Author: Paul Piana. Climb Year: 2012. Publication Year: 2013.

On February 1, 2012, the climbing and caving world lost a quiet and unassuming pioneer and role model. Herb Conn passed away in the heart of the Black Hills, in the same bed he had shared with Jan, his wife of nearly 68 years.

Herb and Jan Conn are inextricably linked with the pioneering of rock climbing and caving, especially in the Black Hills of South Dakota. However, their beginnings as adventurous souls began in the eastern U.S., when as teenagers they discovered that they enjoyed scrambling up crags, climbing trees, and exploring lonesome places near Herb’s parent’s cabin in upper New York State.

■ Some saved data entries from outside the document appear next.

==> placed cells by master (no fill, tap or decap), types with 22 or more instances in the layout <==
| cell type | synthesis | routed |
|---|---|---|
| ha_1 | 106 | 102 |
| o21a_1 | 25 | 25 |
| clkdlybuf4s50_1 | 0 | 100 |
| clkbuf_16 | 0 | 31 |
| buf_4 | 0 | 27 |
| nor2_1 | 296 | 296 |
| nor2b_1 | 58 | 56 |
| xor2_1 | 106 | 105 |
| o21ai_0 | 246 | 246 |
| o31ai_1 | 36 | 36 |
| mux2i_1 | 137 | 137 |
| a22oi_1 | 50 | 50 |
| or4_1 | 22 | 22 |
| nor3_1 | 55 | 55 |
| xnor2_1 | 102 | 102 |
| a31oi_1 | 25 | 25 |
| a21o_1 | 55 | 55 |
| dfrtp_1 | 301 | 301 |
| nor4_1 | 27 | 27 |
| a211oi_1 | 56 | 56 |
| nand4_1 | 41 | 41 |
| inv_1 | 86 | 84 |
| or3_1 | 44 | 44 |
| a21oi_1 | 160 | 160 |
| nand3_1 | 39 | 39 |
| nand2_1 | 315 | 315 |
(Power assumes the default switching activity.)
==> src/rtl/ripple_down_counter_pkg.sv <==
// Shared constants and types for the ripple down counter slice.
package ripple_down_counter_pkg;

  localparam int unsigned RIPPLE_DW_DEFAULT = 4;

  // Value the count wraps to after 0; valid for widths up to 32.
  function automatic logic [31:0] wrap_value(input int unsigned width);
    return (width >= 32) ? '1 : ((32'd1 << width) - 32'd1);
  endfunction

  typedef struct packed {
    logic underflow;
    logic wrapped;
  } status_t;

endpackage

==> src/rtl/ripple_down_counter_if.sv <==
// Control and status bundle of the ripple down counter.
interface ripple_down_counter_if
  import ripple_down_counter_pkg::*;
#(
  parameter int unsigned WIDTH = RIPPLE_DW_DEFAULT
);
  logic             en;
  logic             clr_wrap;
  logic [WIDTH-1:0] q;
  logic             tc;
  logic             underflow;
  logic             wrapped;

  modport master (
    output en, clr_wrap,
    input  q, tc, underflow, wrapped
  );

  modport slave (
    input  en, clr_wrap,
    output q, tc, underflow, wrapped
  );
endinterface

==> src/rtl/ripple_down_counter_t_stage.sv <==
// Single T flip-flop stage with asynchronous active-high reset.
module t_stage (
  input  logic clk,
  input  logic reset,
  input  logic t,
  output logic q
);
  always_ff @(posedge clk or posedge reset) begin
    if (reset) q <= 1'b0;
    else if (t) q <= ~q;
  end
endmodule

==> src/rtl/ripple_down_counter.sv <==
// Ripple binary down counter with terminal count, underflow pulse and sticky wrap.
// Define RIPPLE_DOWN_SYNC_EN to register q/tc (and delay status) for glitch-free outputs.
module ripple_down_counter
  import ripple_down_counter_pkg::*;
#(
  parameter int unsigned WIDTH = RIPPLE_DW_DEFAULT
) (
  input logic                  clk,
  input logic                  reset,
  ripple_down_counter_if.slave bus
);

  logic [WIDTH-1:0] chain;
  logic             tc_raw;
  logic             wrap_now;
  status_t          status;

  t_stage u_stage0 (
    .clk   (clk),
    .reset (reset),
    .t     (bus.en),
    .q     (chain[0])
  );

  // Clocking each stage on the rising edge of the bit below yields a down count.
  for (genvar i = 1; i < WIDTH; i++) begin : g_stage
    t_stage u_stage (
      .clk   (chain[i-1]),
      .reset (reset),
      .t     (1'b1),
      .q     (chain[i])
    );
  end

  assign tc_raw   = (chain == '0);
  assign wrap_now = tc_raw & bus.en;

  // Sampled tc is the pre-edge value, so the pulse lands in the cycle after the wrap.
  always_ff @(posedge clk or posedge reset) begin
    if (reset) begin
      status <= '0;
    end else begin
      status.underflow <= wrap_now;
      if (wrap_now)
        status.wrapped <= 1'b1;
      else if (bus.clr_wrap)
        status.wrapped <= 1'b0;
    end
  end

`ifdef RIPPLE_DOWN_SYNC_EN
  logic [WIDTH:0] out_reg;
  status_t        status_d;

  always_ff @(posedge clk or posedge reset) begin
    if (reset) begin
      out_reg  <= {1'b1, {WIDTH{1'b0}}};
      status_d <= '0;
    end else begin
      out_reg  <= {tc_raw, chain};
      status_d <= status;
    end
  end

  assign bus.q         = out_reg[WIDTH-1:0];
  assign bus.tc        = out_reg[WIDTH];
  assign bus.underflow = status_d.underflow;
  assign bus.wrapped   = status_d.wrapped;
`else
  assign bus.q         = chain;
  assign bus.tc        = tc_raw;
  assign bus.underflow = status.underflow;
  assign bus.wrapped   = status.wrapped;
`endif

endmodule
==> src/flat_wrapper.sv <==
// flat-port wrapper written by rule: the top's interface ports become plain ports
module ripple_down_counter_flat import ripple_down_counter_pkg::*;
#(
  parameter int unsigned WIDTH = RIPPLE_DW_DEFAULT
)
  (clk, reset, bus_en, bus_clr_wrap, bus_q, bus_tc, bus_underflow, bus_wrapped);
  ripple_down_counter_if #(.WIDTH(WIDTH)) bus_i ();
  input logic clk;
  input logic reset;
  input wire logic [$bits(bus_i.en)-1:0] bus_en;
  input wire logic [$bits(bus_i.clr_wrap)-1:0] bus_clr_wrap;
  output wire logic [$bits(bus_i.q)-1:0] bus_q;
  output wire logic [$bits(bus_i.tc)-1:0] bus_tc;
  output wire logic [$bits(bus_i.underflow)-1:0] bus_underflow;
  output wire logic [$bits(bus_i.wrapped)-1:0] bus_wrapped;
  assign bus_i.en = bus_en;
  assign bus_i.clr_wrap = bus_clr_wrap;
  assign bus_q = bus_i.q;
  assign bus_tc = bus_i.tc;
  assign bus_underflow = bus_i.underflow;
  assign bus_wrapped = bus_i.wrapped;
  ripple_down_counter #(.WIDTH(WIDTH)) u_core (.clk(clk), .reset(reset), .bus(bus_i));
endmodule
==> config.mk <==
export PLATFORM = sky130hd
export DESIGN_NAME = ripple_down_counter_flat
export DESIGN_NICKNAME = d
export VERILOG_FILES = /design/src/rtl/ripple_down_counter_pkg.sv /design/src/rtl/ripple_down_counter_if.sv /design/src/rtl/ripple_down_counter_t_stage.sv /design/src/rtl/ripple_down_counter.sv /design/src/flat_wrapper.sv
export SDC_FILE = /design/constraint.sdc
export NUM_CORES = 1
export LEC_CHECK = 0
export ABC_AREA = 1
export CAP_MARGIN = 20
export CORE_AREA = 3 3 40 42
export DETAILED_ROUTE_END_ITERATION = 8
export DIE_AREA = 0 0 43 45
export SLEW_MARGIN = 20
export SYNTH_ARGS = -nofsm -noshare
export SYNTH_HDL_FRONTEND = slang
export SYNTH_SLANG_ARGS = --single-unit
==> constraint.sdc <==
create_clock -name clk -period 0.94 [get_ports clk]
set_input_delay 0.188 -clock clk [delete_from_list [all_inputs] [get_ports clk]]
set_output_delay 0.188 -clock clk [all_outputs]
set_load 0.01 [all_outputs]
==> results of run 1 <==
[cell families after synthesis]
| logic type | count (synthesis) | synth area share, % |
|---|---|---|
| buf+inv | 11 | 23.3 |
| simple gates | 6 | 10.9 |
| xor+xnor | 1 | 3.63 |
| flops | 6 | 62.2 |
[Yosys cell counts, drive strengths merged]
master  instances  area [um2]
buf             4        30.0
nand3           1        5.00
dfrtp           6         150
nor2            2        10.0
xor2            1        8.76
nand2           3        11.3
inv             7        26.3
[placed cells by master (no fill, tap or decap)]
| master | n |
|---|---|
| sky130_fd_sc_hd__buf_6 | 3 |
| sky130_fd_sc_hd__clkbuf_4 | 3 |
| sky130_fd_sc_hd__xor2_1 | 1 |
| sky130_fd_sc_hd__buf_2 | 2 |
| sky130_fd_sc_hd__nor2_1 | 1 |
| sky130_fd_sc_hd__buf_4 | 3 |
| sky130_fd_sc_hd__nand2_1 | 3 |
| sky130_fd_sc_hd__dfrtp_1 | 6 |
| sky130_fd_sc_hd__inv_1 | 7 |
| sky130_fd_sc_hd__clkbuf_1 | 1 |
| sky130_fd_sc_hd__nor2_2 | 1 |
| sky130_fd_sc_hd__nand3_1 | 1 |
| sky130_fd_sc_hd__clkdlybuf4s50_1 | 6 |
[registers in the layout (all words and copies together), names as in the netlist]
register                  count
u_core.u_stage0.q             1
u_core.bus.wrapped            1
u_core.g_stage.u_stage.q      3
u_core.bus.underflow          1
[stage by stage]
stage	instances	TNS [ns]
2_1_floorplan	24	0
3_3_place_gp	46	-0.781
3_5_place_dp	46	-0.815
4_1_cts	50	-0.340
5_1_grt	53	-0.610
6_report	53	-0.478
[what timing repair did]
item | in CTS | in global routing
buffers inserted | 0 | 3
setup endpoints to repair | 4 | 3
pin swaps | 1 | 1
gates resized for setup | 16 | 3
[final cells by class]
type / instances / area [um2]
Sequential cell: 6 / 150
Multi-Input combinational cell: 7 / 35.0
Tap cell: 15 / 18.8
Timing Repair Buffer: 14 / 126
Clock buffer: 4 / 26.3
Inverter: 7 / 26.3
Fill cell: 140 / 902
[power breakdown]
| group | internal, W | switching, W |
|---|---|---|
| Combinational | 0.000173 | 0.0000970 |
| Sequential | 0.000198 | 0.0000241 |
| Clock | 0.000159 | 0.0000592 |
| Total | 0.000530 | 0.000180 |
[worst max-delay path by stage]
stage,startpoint,end,slack (ns),cells past startpoint
floorplan,u_core.u_stage0.q$_DFFE_PP0P_,bus_tc,0.10,3
global placement,u_core.u_stage0.q$_DFFE_PP0P_,bus_tc,-0.36,4
detailed placement,u_core.u_stage0.q$_DFFE_PP0P_,bus_tc,-0.38,4
CTS,u_core.u_stage0.q$_DFFE_PP0P_,bus_tc,-0.20,4
global route,u_core.u_stage0.q$_DFFE_PP0P_,bus_tc,-0.28,4
finish,u_core.u_stage0.q$_DFFE_PP0P_,bus_q[0],-0.21,3
[per-layer routing]
layer	vias to the layer above	share of wire (%)	GRT usage, %
met3	0	8.2	3.98
met4	0	0	5.42
li1	90	-	-
met2	7	41	5.09
met5	-	0	0
met1	73	51	5.94
==> impl_results.md, run 1 <==
- Syn_nets: 28
- Final Hold Slack: 0.181 ns
- Layout area overhead: 58.5%
- Placed Instance Area: 338 um2
- Core region area: 1280 um2
- CP delay by family, top: flip-flops
- Buffer type at the clock tree root: sky130_fd_sc_hd__clkbuf_4
- Failing checks: setup timing
- P per Cell Area: 1850 nW/um2
- Post-layout net count: 43
- Crit path capture type: output port
- Count of endpoints without a timing constraint: 6
- Number of hold-repair buffers added at the cts stage: 0
- Classification of the worst-slack hold path: input port to async pin
- Crit Path Category: register to output port
- Die height: 45 um
- Pin slew with the least headroom to its limit: 0.220 ns
- Static leakage: 0.225 nW
- Routed via count: 170
- Max stage delay on crit path: 0.38 ns
- Number of different library cells in the post-synthesis netlist: 8
- Minimum setup slack among reg-to-reg paths: -0.07 ns
- Path depth of the worst reg2reg path: 4
- Proportion of layout cells with a drive suffix above 1: 31.6%
- Final Hold Viols: 0
- DIE AREA: 1940 um2
- Wirelength, routed: 404 um
- Number of nets with antenna violations after routing: 0
- Global-route wire length before repair: 655 um
- Slew margin rel.: 85.3%
- Cell type of the slowest stage on the worst timing path: sky130_fd_sc_hd__dfrtp_1
- Overall power of the completed layout: 0.000710 W
- Reg-to-Reg Start: u_core.u_stage0.q$_DFFE_PP0P_
- Highest clock rate: 872 MHz
- Maximum buffer depth of the clock tree: 2
- Drt first-iter violations: 3
- Source-to-sink clock delay at the later pin of the worst-skew pair: 0.23 ns
- Final core utilization: 29.8%
- Count of unclocked register or latch pins: 3
- Gate count after technology mapping: 24
- Total of buffers placed on input and output ports: 10
- Width of the die: 43 um
- Cell breakdown of the critical path: buf_4, buf_6, buf_6
- Unrepaired setup endpoints after global routing: true
- Starting utilization of the core area: 18.8%
- H-tree levels: 1
- Total inserted antenna cells: 0
- Largest clock skew in the final design: 0.00345 ns
- Half-perimeter wire length after detailed placement: 301 um
- Total non-filler cell area in the finished layout: 383 um2
- Category of the worst setup path launch point: register
- Pin count of the biggest net entering global routing: 7
- Remaining global-route overflow: 0
- Overall fraction of global-route tracks in use: 5.04%
- Via count of the first global-routing pass: 157
- Fin crit share: 122%
- Max-slew violations: 0
- Top cell by count, worst path: sky130_fd_sc_hd__buf_6
- Max Fanout on Critical Path: 3
- Number of buffers created by CTS: 3
- Post-synthesis instance area: 241 um2
- CP Data Required Time: 0.75 ns
- Number of max-capacitance violations reported: 0
- Portion of the post-synthesis area used by sequential elements: 62.2%
- CTS tree: yes
- Peak supply drop: 0.697 mV
- FF-to-FF End: u_core.u_stage0.q$_DFFE_PP0P_
- DRC violation count after routing: 0
- Clk pin slew, worst setup/hold paths: 0.04 ns
- Site row count: 13
- Placement Setup Slack: -0.377 ns
- Routed length per placed instance: 7.62 um
- Worst EP arrival: 0.96 ns
- Number of antenna violations at the first check in global routing: 0
- Iteration count of the initial detailed-routing pass: 2
- Critical path buffers and inverters: 3
- Final Worst Setup Slack: -0.206 ns
- Number of vias per cell after detailed routing: 3.21
- Mean cell area of the mapped netlist: 10.1 um2
- Final setup violation count: 3
- Flops & latches, synth: 6
- Result of the run: complete, but fails checks
- Minimum clock period after layout: 1.15 ns
- Ys Warns: 0
- Placer's final routability congestion estimate: 0.627
- # IOs: 11
Note: power is estimated with default switching activity, not from simulation.
==> inputs of run 2 (changes only) <==
--- a/config.mk
+++ b/config.mk
@@ -5,11 +5,10 @@
 export SDC_FILE = /design/constraint.sdc
 export NUM_CORES = 1
 export LEC_CHECK = 0
-export ABC_AREA = 1
 export CAP_MARGIN = 20
-export CORE_AREA = 3 3 40 42
+export CORE_AREA = 2 2 39 41
 export DETAILED_ROUTE_END_ITERATION = 8
-export DIE_AREA = 0 0 43 45
+export DIE_AREA = 0 0 41 43
 export SLEW_MARGIN = 20
 export SYNTH_ARGS = -nofsm -noshare
 export SYNTH_HDL_FRONTEND = slang
==> impl_results.md, run 2 <==
- Number of cells in the finished layout apart from fillers: 48
- Number of flip-flops in the largest register: 3
- Highest clock rate: 881 MHz
- Post-layout net count: 37
- Gate count after technology mapping: 19
- FF-to-FF End: u_core.bus.underflow$_DFF_PP0_
- Storage cell area: 150 um2
- Count of unclocked register or latch pins: 3
- Crit Path Category: register to output port
- Max Fanout on Critical Path: 2
- DRC violation count after routing: 0
- Source-to-sink clock delay at the later pin of the worst-skew pair: 0.24 ns
- Fin crit share: 121%
- Crit path capture type: output port
- DIE AREA: 1760 um2
- Die height: 43 um
- Number of nets with antenna violations after routing: 0
- Unrepaired setup endpoints after global routing: true
- Mean cell area of the mapped netlist: 12.8 um2
- Global-route wire length before repair: 558 um
- Path depth of the worst reg2reg path: 3
- Minimum setup slack among reg-to-reg paths: 0.07 ns
- Minimum clock period after layout: 1.13 ns
- Core region area: 1380 um2
- Failing checks: setup timing
- Total inserted antenna cells: 0
- P per Cell Area: 1780 nW/um2
- Iteration count of the initial detailed-routing pass: 2
- Number of fill cells in the layout: 163
- Area share of the leading cell type in the synthesized netlist: 61.5%
- Pin count of the biggest net entering global routing: 7
- Placer's final routability congestion estimate: 0.544
- Final Worst Setup Slack: -0.195 ns
- Number of vias per cell after detailed routing: 3.40
- Overall fraction of global-route tracks in use: 6.06%
- Starting utilization of the core area: 17.6%
- Routed via count: 163
- Count of endpoints without a timing constraint: 6
- Ys Warns: 0
- Pin slew with the least headroom to its limit: 0.215 ns
- Wire length on met1: 131 um
- Number of buffers created by CTS: 3
- Classification of the worst-slack hold path: input port to async pin
- Drt first-iter violations: 2
- Routed length per placed instance: 7.94 um
- Ranking of synthesized cells by instance count: sky130_fd_sc_hd__dfrtp_1 (6), sky130_fd_sc_hd__inv_1 (5), sky130_fd_sc_hd__buf_4 (4)
- Share of async-settable or async-resettable flops after synthesis: 100%
- Top Layer Used: met4
- Number of max-capacitance violations reported: 0
- Wirelength, routed: 381 um
- Final setup violation count: 2
- Largest clock skew in the final design: 0.000998 ns
- Ys flop type: sky130_fd_sc_hd__dfrtp_1
- Number of placed cells counting well taps: 44
- CTS tree: yes
- Critical path startpoint: u_core.u_stage0.q$_DFFE_PP0P_
- Slew margin rel.: 85.7%
- Layout area overhead: 52.3%
- Number of hold-repair buffers added at the cts stage: 0
- Max-slew violations: 0
- H-tree levels: 1
- Flops & latches, synth: 6
- Half-perimeter wire length after detailed placement: 300 um
- Leading cell types in the layout, fill and taps excluded: sky130_fd_sc_hd__clkdlybuf4s50_1 (6), sky130_fd_sc_hd__dfrtp_1 (6), sky130_fd_sc_hd__inv_1 (5)
- Area of combinational cells with multiple inputs: 47.5 um2
- Number of antenna violations at the first check in global routing: 0
- Total of buffers placed on input and output ports: 10
- Clk pin slew, worst setup/hold paths: 0.04 ns
- Portion of the post-synthesis area used by sequential elements: 61.5%
- Cell taking the most area after synthesis: sky130_fd_sc_hd__dfrtp_1
- Final Hold Viols: 0
- Category of the worst setup path launch point: register
- Maximum buffer depth of the clock tree: 2
- Register with the most flip-flops: u_core.g_stage.u_stage.q
- Peak supply drop: 0.327 mV
- Ranking of synthesized cells by area: sky130_fd_sc_hd__dfrtp_1 (62%), sky130_fd_sc_hd__buf_4 (12%), sky130_fd_sc_hd__nor4_4 (8.7%)
- Syn_nets: 23
- Length of routed met2 wiring: 157 um
- Site row count: 14
- CP Data Required Time: 0.75 ns
- Detail Route met3 WL: 42 um
- Result of the run: complete, but fails checks
- Post-synthesis instance area: 244 um2
- Number of flops mapped to enable cells by yosys: 0
- Via count of the first global-routing pass: 162
- Buffer type at the clock tree root: sky130_fd_sc_hd__clkbuf_4
- Worst EP arrival: 0.95 ns
- Width of the die: 41 um
- Number of different library cells in the post-synthesis netlist: 7
- Static leakage: 0.203 nW
- Placement Setup Slack: -0.362 ns
- Cell with the most instances after synthesis: sky130_fd_sc_hd__dfrtp_1
- # IOs: 11
- Proportion of layout cells with a drive suffix above 1: 37.5%
- Reg-to-Reg Start: u_core.u_stage0.q$_DFFE_PP0P_
- Remaining global-route overflow: 0
[run 2: worst max-delay path, stage by stage (launching register included)]
cell	delay [ns]
sky130_fd_sc_hd__dfrtp_1	0.39
sky130_fd_sc_hd__nor4_4	0.15
sky130_fd_sc_hd__buf_2	0.17
[run 2: how the worst max path moves through the flow]
| stage | to | slack [ns] | cells after the start |
|---|---|---|---|
| floorplan | u_core.bus.wrapped$_DFFE_PP0P_ | 0.07 | 2 |
| global placement | bus_tc | -0.34 | 2 |
| detailed placement | bus_tc | -0.36 | 2 |
| CTS | bus_tc | -0.22 | 2 |
| global route | bus_tc | -0.27 | 2 |
| finish | bus_tc | -0.19 | 2 |
[run 2: layout make-up]
cell class	count	area share (%)
tap	16	5.39
inverter	5	5.05
clock buffer	4	7.07
sequential	6	40.4
multi-input combinational	4	12.8
timing repair buffer	13	29.3
[run 2: where the power goes]
| group | switching [W] | internal, W | total, W |
|---|---|---|---|
| clock network | 0.0000716 | 0.000159 | 0.000231 |
| registers | 0.0000334 | 0.000198 | 0.000231 |
| logic | 0.0000805 | 0.000118 | 0.000199 |
| total | 0.000185 | 0.000475 | 0.000661 |
[run 2: cells by family after synthesis]
kind of cell              after synthesis  synth area share [%]
xor gates and xnor gates                1                  3.59
and+or+nand+nor                         2                  11.3
AOI/OAI and AO/OA                       1                  3.59
buffers and inverters                   9                  20.0
DFF                                     6                  61.5
[run 2: repair_timing]
item / CTS / global route
cloned: 0 / 0
endpoints found under the hold margin: 0 / 0
setup buffers: 0 / 1
endpoints found under the setup margin: 4 / 4
resized for setup: 16 / 2
[run 2: per-stage QoR]
step / power [W] / hold WS, ns / utilization [%] / cell area [um2] / TNS (ns)
detailed placement: 0.000468 / 0.413 / 25.8 / 357 / -0.901
CTS: 0.000661 / 0.165 / 26.2 / 363 / -0.400
floorplan: 0.000323 / -0.0210 / - / 244 / 0
global placement: 0.000465 / 0.417 / 25.8 / 357 / -0.857
finish: 0.000661 / 0.162 / 26.9 / 372 / -0.357
global route: 0.000702 / 0.208 / 26.9 / 372 / -0.469
[run 2: layer usage]
metal	track usage (%)	up-vias
li1	-	81
met1	4.59	67
met2	6.25	11
met3	1.05	4
met4	16.0	0
met5	0	-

Herb wrote that he enjoyed “folks who shared our unconventional views of life and what was important.” Jan simply said: “We liked to be where nobody else was.” This is not to imply that they didn’t enjoy the camaraderie of climbing and caving with friends. Their rock climbing lives began in 1942 during World War II. Herb had graduated from the University of Colorado in Boulder with a degree in electrical engineering. Although Herb wasn’t drafted, he was declared “Essential Personnel” and was employed in Washington, D.C., by the Department of the Navy. On Sundays, the Conns began accompanying adventurous friends to Carderock. Herb later wrote, “We are everlastingly grateful to Washington climbers for corrupting us, for convincing us that climbing and exploring rocks and caves are more important than steady jobs and raising a family.”

In 1947, they were free to pack up their panel truck and drive west, searching for a peaceful, uncrowded place to live and climb. They camped and odd-jobbed along blue highways and gravel roads, visiting many well-known and obscure places with vertical landscapes. All were rejected for reasons of rock quality or “too many people.”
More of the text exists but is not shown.